I'm sad/anxious about things & DH doesn't care

Anonymous
Anonymous wrote:
Anonymous wrote:I think a therapist will be life altering for you.


(And no, I don't think a husband should do this, especially since he probably rightly suspects that him listening is not going to help that much.)

You need a therapist who can shine a mirror on you and help you change.


Why do I need to change? Because I'm sad about losing a promotion? (Most recently)


Well, you said you don't have friends, you get sad/anxious, and your relationship with your husband is not what you want it to be.

A therapist can help with all of these things.
Anonymous
Anonymous wrote:OP It's completely draining being someone's venting punching bag. Get a therapist.


It’s true. Stressful and exhausting. You knew from the beginning he would not be your outlet. You have to find it elsewhere.

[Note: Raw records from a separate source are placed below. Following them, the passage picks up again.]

<file path="config.mk">
export PLATFORM = sky130hd
export DESIGN_NAME = az_window_decoder
export DESIGN_NICKNAME = d
export VERILOG_FILES = /design/src/rtl/az_window_decoder.sv
export SDC_FILE = /design/constraint.sdc
export NUM_CORES = 1
export LEC_CHECK = 0
export BUFFER_PORTS_ARGS = -buffer_cell sky130_fd_sc_hd__buf_2
export CAP_MARGIN = 20
export CORE_MARGIN = 2
export CORE_UTILIZATION = 25
export DETAILED_ROUTE_END_ITERATION = 8
export SYNTH_ARGS = -nofsm -noshare
export SYNTH_HDL_FRONTEND = slang
export SYNTH_SLANG_ARGS = --single-unit
</file>
<file path="constraint.sdc">
create_clock -name clk -period 17.4 [get_ports clk]
set_clock_uncertainty 0.1 [all_clocks]
set_input_delay 1.74 -clock clk [delete_from_list [all_inputs] [get_ports clk]]
set_output_delay 1.74 -clock clk [all_outputs]
set_load 0.1 [all_outputs]
</file>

You asked earlier why you should change when someone suggested therapy. It’s not about changing as much as venting to someone who’s only job is to listen and help you sort out your anxiety. Life-changing. Go for it. You’ll also be happier not hoping or wanting that from your DH.
Anonymous
Anonymous wrote:It's not a regular thing because he's never let me do it. Literally. He doesn't want to hear it.

I don't have any friends.


Does he isolate you? So you’ve lost or left all your friends?
Anonymous
Your husband is telling you to see a therapist because he isn’t able to be your one emotional outlet any longer.
Anonymous
I am your DH (although I am a woman). I hate listening to people complain/vent…it is like nails on a chalkboard. What’s the point?? Talking out solutions - yes, I’m here for that. Just venting, getting things off your chest? Ugh, I struggle with listening to that.
You are doing it in this thread - venting about your DH, lack of friends, how you shouldn’t have to see a therapist or change…seems like you may vent a lot, maybe more than you realize.
Try a therapist - it’s like a free pass to vent for an hr about whatever you want! And who knows, if you get some of it out at the therapists office, maybe that will make DH more receptive.
I do let my DH vent, but I give him a time frame. Like you can complain about work/your boss/family/whatever while we go on this walk, & then when we get home, time to let it go & make dinner & talk about other topics. So maybe you could ask DH, hey, I need to vent (no suggestions/fixes needed) for 10 mins, then let’s go do whatever & have a good night.
Anonymous
By telling you to see a therapist he’s not necessarily saying you’re crazy or pathological. He’s just saying he’s not the one for the job.
Anonymous
I had a boyfriend who used to tell me to see a therapist anytime I had an emotional need. I eventually broke up w him and this was one reason. It’s a pity be he was very tall, good looking, sexy, smart, interesting, and talented and made >$300K but I could not deal with the selfishness and inability to deal with emotions.
Anonymous
Anonymous wrote:It's not a regular thing because he's never let me do it. Literally. He doesn't want to hear it.

I don't have any friends.


You need therapy. For yourself, you'll be better for it.
Anonymous
The divorce suggestions are odd, because then Op will have no one at all in her life, apparently.

OP, you need friends. Just a couple. And don’t lean on them too hard either, or you will scare them off. So you also need a therapist.
Anonymous
Anonymous wrote:It's not a regular thing because he's never let me do it. Literally. He doesn't want to hear it.

I don't have any friends.


Why don't you have any friends?
Anonymous
Anonymous wrote:Sometimes but not on the regular. Phone a friend.

Also if you need to vent about something that is not normal to vent about you need therapy.

It’s loving to let a spouse know when they are out of bounds.


"Phone a friend?" I realize this isn't everyone's reality but it seems to me that a husband ideally is also a friend? A best friend?
Anonymous
Anonymous wrote:Another spouse here, who doesn't want to hear about one more time about Trump, how the country is going to dumps, Russia and on and on after you've watched hours of YouTube videos and read news stories on Yahoo.



OMG I could've written this. Maybe we are married to the same person!😂
Anonymous
You definitely need a therapist.
Anonymous
It is not your spouse’s job to make you happy. That is your job. Seek help from a therapist.
Anonymous
Anonymous wrote:But if it is just venting, sometimes the person just wants a hug and someone to say "it will all be OK, I'm here to support you". Is that so hard?


Sometimes it won’t be ok. They’ll know you are being patronizing.